La Agencia Nacional de Puertos y Navegación (ANPyN) avanzó en la elaboración de un nuevo régimen para la evaluación ambiental de obras y actividades desarrolladas en puertos y vías navegables bajo su jurisdicción, con un esquema que establecerá distintos procedimientos de acuerdo con el nivel de incidencia de cada proyecto.
A través de la Resolución ANPyN Nro.57/2026, fechada el 10 de septiembre, el organismo abrió formalmente el mecanismo de Elaboración Participativa de Normas para poner a consideración el proyecto antes de avanzar con su aprobación definitiva.
El punto central de la propuesta es la creación de un sistema que permitirá clasificar las obras y actividades portuarias en tres categorías: baja, moderada y alta incidencia ambiental.
Para determinar esa clasificación se tendrán en cuenta, entre otros factores, la magnitud y escala de la intervención, su localización, la sensibilidad ambiental del entorno, las características de los materiales involucrados, las emisiones, los riesgos operativos y los posibles impactos acumulativos.
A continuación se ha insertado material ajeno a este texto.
<file path="src/rtl/cmult_rr_scheduler_if.sv">
// Stream bundle between the requester fabric, the shared complex multiplier and the
// round-robin scheduler. The scheduler uses the slave view; the environment drives the master view.
interface cmult_rr_scheduler_if #(
    parameter int NUM_CH         = 4,
    parameter int PORT_WIDTH_A   = 32,
    parameter int PORT_WIDTH_B   = 32,
    parameter int PORT_WIDTH_OUT = 64,
    parameter int CH_W           = (NUM_CH > 1) ? $clog2(NUM_CH) : 1
);
    // Requester side: one operand pair slot per channel
    logic [NUM_CH*PORT_WIDTH_A-1:0] s_axis_a_tdata;
    logic [NUM_CH*PORT_WIDTH_B-1:0] s_axis_b_tdata;
    logic [NUM_CH-1:0]              s_axis_tvalid;
    logic [NUM_CH-1:0]              s_axis_tready;

    // Operand streams toward the multiplier
    logic [PORT_WIDTH_A-1:0]        m_mult_a_tdata;
    logic                           m_mult_a_tvalid;
    logic                           m_mult_a_tready;
    logic [PORT_WIDTH_B-1:0]        m_mult_b_tdata;
    logic                           m_mult_b_tvalid;
    logic                           m_mult_b_tready;

    // Result stream from the multiplier
    logic [PORT_WIDTH_OUT-1:0]      s_mult_dout_tdata;
    logic                           s_mult_dout_tvalid;
    logic                           s_mult_dout_tready;

    // Tagged result stream back to the requesters
    logic [PORT_WIDTH_OUT-1:0]      m_axis_dout_tdata;
    logic [CH_W-1:0]                m_axis_dout_tuser;
    logic                           m_axis_dout_tvalid;
    logic                           m_axis_dout_tready;

    modport slave (
        input  s_axis_a_tdata, s_axis_b_tdata, s_axis_tvalid,
        output s_axis_tready,
        output m_mult_a_tdata, m_mult_a_tvalid,
        input  m_mult_a_tready,
        output m_mult_b_tdata, m_mult_b_tvalid,
        input  m_mult_b_tready,
        input  s_mult_dout_tdata, s_mult_dout_tvalid,
        output s_mult_dout_tready,
        output m_axis_dout_tdata, m_axis_dout_tuser, m_axis_dout_tvalid,
        input  m_axis_dout_tready
    );

    modport master (
        output s_axis_a_tdata, s_axis_b_tdata, s_axis_tvalid,
        input  s_axis_tready,
        input  m_mult_a_tdata, m_mult_a_tvalid,
        output m_mult_a_tready,
        input  m_mult_b_tdata, m_mult_b_tvalid,
        output m_mult_b_tready,
        output s_mult_dout_tdata, s_mult_dout_tvalid,
        input  s_mult_dout_tready,
        input  m_axis_dout_tdata, m_axis_dout_tuser, m_axis_dout_tvalid,
        output m_axis_dout_tready
    );
endinterface

</file>
<file path="src/rtl/cmult_rr_scheduler.sv">
// Round-robin sharing of one complex multiplier between NUM_CH requesters; a tag FIFO
// remembers the channel of each in-flight pair so in-order results can be labelled.
module cmult_rr_scheduler #(
    parameter int  NUM_CH          = 4,
    parameter int  PORT_WIDTH_A    = 32,
    parameter int  PORT_WIDTH_B    = 32,
    parameter int  PORT_WIDTH_OUT  = 64,
    parameter int  MAX_OUTSTANDING = 8,
    localparam int CH_W            = (NUM_CH > 1) ? $clog2(NUM_CH) : 1,
    localparam int OCW             = $clog2(MAX_OUTSTANDING) + 1
) (
    input  logic                  aclk,
    input  logic                  aresetn,
    cmult_rr_scheduler_if.slave   bus,
    output logic [OCW-1:0]        outstanding,
    output logic                  err_orphan
);

    localparam int              TAG_AW  = $clog2(MAX_OUTSTANDING);
    localparam int              PW      = TAG_AW + 1;
    localparam logic [OCW-1:0]  MAX_CNT = OCW'(MAX_OUTSTANDING);

    // Registered state
    logic                       en_q;
    logic                       a_pend_q, a_pend_d;
    logic                       b_pend_q, b_pend_d;
    logic [PORT_WIDTH_A-1:0]    a_q, a_d;
    logic [PORT_WIDTH_B-1:0]    b_q, b_d;
    logic [CH_W-1:0]            rr_q, rr_d;
    logic [OCW-1:0]             cnt_q, cnt_d;
    logic                       err_q, err_d;
    logic [CH_W-1:0]            tag_mem_q [MAX_OUTSTANDING];
    logic [CH_W-1:0]            tag_mem_d [MAX_OUTSTANDING];
    logic [PW-1:0]              wr_ptr_q, wr_ptr_d;
    logic [PW-1:0]              rd_ptr_q, rd_ptr_d;
    logic                       dout_valid_q, dout_valid_d;
    logic [PORT_WIDTH_OUT-1:0]  dout_data_q, dout_data_d;
    logic [CH_W-1:0]            dout_user_q, dout_user_d;

    // Combinational handshake / grant terms
    logic                       a_hs_s, b_hs_s, issue_free_s;
    logic                       gnt_any_s;
    logic [CH_W-1:0]            gnt_ch_s;
    logic [NUM_CH-1:0]          gnt_vec_s;
    logic                       dout_ready_s, res_hs_s, tag_empty_s;
    logic                       retire_s, orphan_s;

    // Handshake decode; readiness is held low until the first clock after reset release
    always_comb begin
        a_hs_s       = a_pend_q && bus.m_mult_a_tready;
        b_hs_s       = b_pend_q && bus.m_mult_b_tready;
        issue_free_s = !(a_pend_q && !a_hs_s) && !(b_pend_q && !b_hs_s);
        dout_ready_s = en_q && (!dout_valid_q || bus.m_axis_dout_tready);
        res_hs_s     = bus.s_mult_dout_tvalid && dout_ready_s;
        tag_empty_s  = (wr_ptr_q == rd_ptr_q);
        retire_s     = res_hs_s && !tag_empty_s;
        orphan_s     = res_hs_s && tag_empty_s;
    end

    // Round-robin search starting at rr_q; the count is compared as registered
    always_comb begin
        int idx;
        idx       = 0;
        gnt_any_s = 1'b0;
        gnt_ch_s  = CH_W'(0);
        gnt_vec_s = {NUM_CH{1'b0}};
        if (en_q && issue_free_s && (cnt_q < MAX_CNT)) begin
            for (int k = 0; k < NUM_CH; k++) begin
                idx = int'(rr_q) + k;
                if (idx >= NUM_CH) begin
                    idx = idx - NUM_CH;
                end else begin
                    idx = idx;
                end
                if (!gnt_any_s && bus.s_axis_tvalid[idx]) begin
                    gnt_any_s = 1'b1;
                    gnt_ch_s  = CH_W'(idx);
                end else begin
                    gnt_any_s = gnt_any_s;
                end
            end
        end else begin
            gnt_any_s = 1'b0;
        end
        if (gnt_any_s) begin
            gnt_vec_s[gnt_ch_s] = 1'b1;
        end else begin
            gnt_vec_s = {NUM_CH{1'b0}};
        end
    end

    // Issue register, rr pointer and tag push
    always_comb begin
        a_pend_d  = a_pend_q && !a_hs_s;
        b_pend_d  = b_pend_q && !b_hs_s;
        a_d       = a_q;
        b_d       = b_q;
        rr_d      = rr_q;
        wr_ptr_d  = wr_ptr_q;
        tag_mem_d = tag_mem_q;
        if (gnt_any_s) begin
            a_pend_d  = 1'b1;
            b_pend_d  = 1'b1;
            a_d       = bus.s_axis_a_tdata[gnt_ch_s*PORT_WIDTH_A +: PORT_WIDTH_A];
            b_d       = bus.s_axis_b_tdata[gnt_ch_s*PORT_WIDTH_B +: PORT_WIDTH_B];
            tag_mem_d[wr_ptr_q[TAG_AW-1:0]] = gnt_ch_s;
            wr_ptr_d  = wr_ptr_q + PW'(1);
            if (gnt_ch_s == CH_W'(NUM_CH - 1)) begin
                rr_d = CH_W'(0);
            end else begin
                rr_d = gnt_ch_s + CH_W'(1);
            end
        end else begin
            rr_d = rr_q;
        end
    end

    // Outstanding counter, tag pop, output register and orphan flag
    always_comb begin
        cnt_d        = cnt_q;
        rd_ptr_d     = rd_ptr_q;
        dout_valid_d = dout_valid_q;
        dout_data_d  = dout_data_q;
        dout_user_d  = dout_user_q;
        err_d        = err_q || orphan_s;
        case ({gnt_any_s, retire_s})
            2'b10:   cnt_d = cnt_q + OCW'(1);
            2'b01:   cnt_d = cnt_q - OCW'(1);
            default: cnt_d = cnt_q;
        endcase
        if (retire_s) begin
            rd_ptr_d     = rd_ptr_q + PW'(1);
            dout_valid_d = 1'b1;
            dout_data_d  = bus.s_mult_dout_tdata;
            dout_user_d  = tag_mem_q[rd_ptr_q[TAG_AW-1:0]];
        end else if (bus.m_axis_dout_tready) begin
            dout_valid_d = 1'b0;
        end else begin
            dout_valid_d = dout_valid_q;
        end
    end

    // State registers
    always_ff @(posedge aclk or negedge aresetn) begin
        if (!aresetn) begin
            en_q         <= 1'b0;
            a_pend_q     <= 1'b0;
            b_pend_q     <= 1'b0;
            a_q          <= {PORT_WIDTH_A{1'b0}};
            b_q          <= {PORT_WIDTH_B{1'b0}};
            rr_q         <= CH_W'(0);
            cnt_q        <= OCW'(0);
            err_q        <= 1'b0;
            tag_mem_q    <= '{default: CH_W'(0)};
            wr_ptr_q     <= PW'(0);
            rd_ptr_q     <= PW'(0);
            dout_valid_q <= 1'b0;
            dout_data_q  <= {PORT_WIDTH_OUT{1'b0}};
            dout_user_q  <= CH_W'(0);
        end else begin
            en_q         <= 1'b1;
            a_pend_q     <= a_pend_d;
            b_pend_q     <= b_pend_d;
            a_q          <= a_d;
            b_q          <= b_d;
            rr_q         <= rr_d;
            cnt_q        <= cnt_d;
            err_q        <= err_d;
            tag_mem_q    <= tag_mem_d;
            wr_ptr_q     <= wr_ptr_d;
            rd_ptr_q     <= rd_ptr_d;
            dout_valid_q <= dout_valid_d;
            dout_data_q  <= dout_data_d;
            dout_user_q  <= dout_user_d;
        end
    end

    assign bus.s_axis_tready      = gnt_vec_s;
    assign bus.m_mult_a_tdata     = a_q;
    assign bus.m_mult_a_tvalid    = a_pend_q;
    assign bus.m_mult_b_tdata     = b_q;
    assign bus.m_mult_b_tvalid    = b_pend_q;
    assign bus.s_mult_dout_tready = dout_ready_s;
    assign bus.m_axis_dout_tdata  = dout_data_q;
    assign bus.m_axis_dout_tuser  = dout_user_q;
    assign bus.m_axis_dout_tvalid = dout_valid_q;
    assign outstanding            = cnt_q;
    assign err_orphan             = err_q;

endmodule

</file>
<file path="src/flat_wrapper.sv">
// flat-port wrapper written by rule: the top's interface ports become plain ports
module cmult_rr_scheduler_flat 
#(
    parameter int  NUM_CH          = 4,
    parameter int  PORT_WIDTH_A    = 32,
    parameter int  PORT_WIDTH_B    = 32,
    parameter int  PORT_WIDTH_OUT  = 64,
    parameter int  MAX_OUTSTANDING = 8,
    localparam int CH_W            = (NUM_CH > 1) ? $clog2(NUM_CH) : 1,
    localparam int OCW             = $clog2(MAX_OUTSTANDING) + 1
)
  (aclk, aresetn, outstanding, err_orphan, bus_s_axis_a_tdata, bus_s_axis_b_tdata, bus_s_axis_tvalid, bus_s_axis_tready, bus_m_mult_a_tdata, bus_m_mult_a_tvalid, bus_m_mult_a_tready, bus_m_mult_b_tdata, bus_m_mult_b_tvalid, bus_m_mult_b_tready, bus_s_mult_dout_tdata, bus_s_mult_dout_tvalid, bus_s_mult_dout_tready, bus_m_axis_dout_tdata, bus_m_axis_dout_tuser, bus_m_axis_dout_tvalid, bus_m_axis_dout_tready);
  cmult_rr_scheduler_if #(.NUM_CH(NUM_CH), .PORT_WIDTH_A(PORT_WIDTH_A), .PORT_WIDTH_B(PORT_WIDTH_B), .PORT_WIDTH_OUT(PORT_WIDTH_OUT)) bus_i ();
  input  logic aclk;
  input  logic aresetn;
  output logic [OCW-1:0] outstanding;
  output logic err_orphan;
  input wire logic [$bits(bus_i.s_axis_a_tdata)-1:0] bus_s_axis_a_tdata;
  input wire logic [$bits(bus_i.s_axis_b_tdata)-1:0] bus_s_axis_b_tdata;
  input wire logic [$bits(bus_i.s_axis_tvalid)-1:0] bus_s_axis_tvalid;
  output wire logic [$bits(bus_i.s_axis_tready)-1:0] bus_s_axis_tready;
  output wire logic [$bits(bus_i.m_mult_a_tdata)-1:0] bus_m_mult_a_tdata;
  output wire logic [$bits(bus_i.m_mult_a_tvalid)-1:0] bus_m_mult_a_tvalid;
  input wire logic [$bits(bus_i.m_mult_a_tready)-1:0] bus_m_mult_a_tready;
  output wire logic [$bits(bus_i.m_mult_b_tdata)-1:0] bus_m_mult_b_tdata;
  output wire logic [$bits(bus_i.m_mult_b_tvalid)-1:0] bus_m_mult_b_tvalid;
  input wire logic [$bits(bus_i.m_mult_b_tready)-1:0] bus_m_mult_b_tready;
  input wire logic [$bits(bus_i.s_mult_dout_tdata)-1:0] bus_s_mult_dout_tdata;
  input wire logic [$bits(bus_i.s_mult_dout_tvalid)-1:0] bus_s_mult_dout_tvalid;
  output wire logic [$bits(bus_i.s_mult_dout_tready)-1:0] bus_s_mult_dout_tready;
  output wire logic [$bits(bus_i.m_axis_dout_tdata)-1:0] bus_m_axis_dout_tdata;
  output wire logic [$bits(bus_i.m_axis_dout_tuser)-1:0] bus_m_axis_dout_tuser;
  output wire logic [$bits(bus_i.m_axis_dout_tvalid)-1:0] bus_m_axis_dout_tvalid;
  input wire logic [$bits(bus_i.m_axis_dout_tready)-1:0] bus_m_axis_dout_tready;
  assign bus_i.s_axis_a_tdata = bus_s_axis_a_tdata;
  assign bus_i.s_axis_b_tdata = bus_s_axis_b_tdata;
  assign bus_i.s_axis_tvalid = bus_s_axis_tvalid;
  assign bus_s_axis_tready = bus_i.s_axis_tready;
  assign bus_m_mult_a_tdata = bus_i.m_mult_a_tdata;
  assign bus_m_mult_a_tvalid = bus_i.m_mult_a_tvalid;
  assign bus_i.m_mult_a_tready = bus_m_mult_a_tready;
  assign bus_m_mult_b_tdata = bus_i.m_mult_b_tdata;
  assign bus_m_mult_b_tvalid = bus_i.m_mult_b_tvalid;
  assign bus_i.m_mult_b_tready = bus_m_mult_b_tready;
  assign bus_i.s_mult_dout_tdata = bus_s_mult_dout_tdata;
  assign bus_i.s_mult_dout_tvalid = bus_s_mult_dout_tvalid;
  assign bus_s_mult_dout_tready = bus_i.s_mult_dout_tready;
  assign bus_m_axis_dout_tdata = bus_i.m_axis_dout_tdata;
  assign bus_m_axis_dout_tuser = bus_i.m_axis_dout_tuser;
  assign bus_m_axis_dout_tvalid = bus_i.m_axis_dout_tvalid;
  assign bus_i.m_axis_dout_tready = bus_m_axis_dout_tready;
  cmult_rr_scheduler #(.NUM_CH(NUM_CH), .PORT_WIDTH_A(PORT_WIDTH_A), .PORT_WIDTH_B(PORT_WIDTH_B), .PORT_WIDTH_OUT(PORT_WIDTH_OUT), .MAX_OUTSTANDING(MAX_OUTSTANDING)) u_core (.aclk(aclk), .aresetn(aresetn), .bus(bus_i), .outstanding(outstanding), .err_orphan(err_orphan));
endmodule
</file>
A partir de esa categorización cambiarán también las exigencias para cada proyecto. Las actividades consideradas de baja incidencia tendrán un mecanismo simplificado, mientras que las de incidencia moderada deberán atravesar un procedimiento abreviado, con estudios enfocados en los impactos relevantes y medidas específicas de gestión.
En cambio, las iniciativas calificadas como de alta incidencia deberán someterse al procedimiento ordinario de evaluación de impacto ambiental, que contempla estudios con mayores exigencias y mecanismos de participación ciudadana.
La iniciativa tiene particular importancia para la actividad portuaria porque, además del procedimiento general, incorpora criterios técnicos y metodológicos para las obras y trabajos de dragado en puertos y vías navegables.
El diseño del régimen contempla aspectos vinculados con hidrología, hidrodinámica, sedimentología, ecología acuática, gestión de riesgos y operación portuaria. Para su elaboración, la ANPyN tomó como antecedentes los planes de gestión y monitoreo utilizados en Puerto Nuevo-Buenos Aires y en la Vía Navegable Troncal, además de experiencias previas relacionadas con la caracterización y gestión de sedimentos.
El proyecto también establece un tratamiento particular para las obras o actividades preexistentes, permanentes o recurrentes.
Aquellas que antes de la entrada en vigencia del futuro régimen ya hayan sido objeto de estudios ambientales favorables, cuenten con estudios aprobados o dispongan de Planes de Monitoreo y Gestión Ambiental autorizados no estarán obligadas a realizar una nueva evaluación completa, salvo que se produzcan modificaciones sustanciales en su naturaleza, magnitud o localización.
Sin embargo, sus titulares deberán adecuar y actualizar el Plan de Monitoreo y Gestión Ambiental a las nuevas disposiciones dentro de un plazo máximo de un año. El incumplimiento podrá impedir la renovación del Certificado de Aptitud Ambiental y dar lugar a medidas de fiscalización y sanción.
La Resolución 57/2026 no implica todavía la entrada en vigencia del nuevo procedimiento ambiental. La ANPyN abrió primero una instancia para que personas físicas y jurídicas, organismos, empresas e instituciones interesadas puedan formular observaciones y propuestas sobre el proyecto.
El plazo establecido es de 15 días hábiles, contados desde la entrada en vigencia de la resolución, y las presentaciones deberán realizarse mediante el sitio de la Agencia o por los mecanismos que allí se indiquen.
Una vez concluida esta instancia, el organismo podrá avanzar en la definición del régimen que ordenará las evaluaciones ambientales de futuras obras y actividades en los puertos y vías navegables bajo jurisdicción nacional.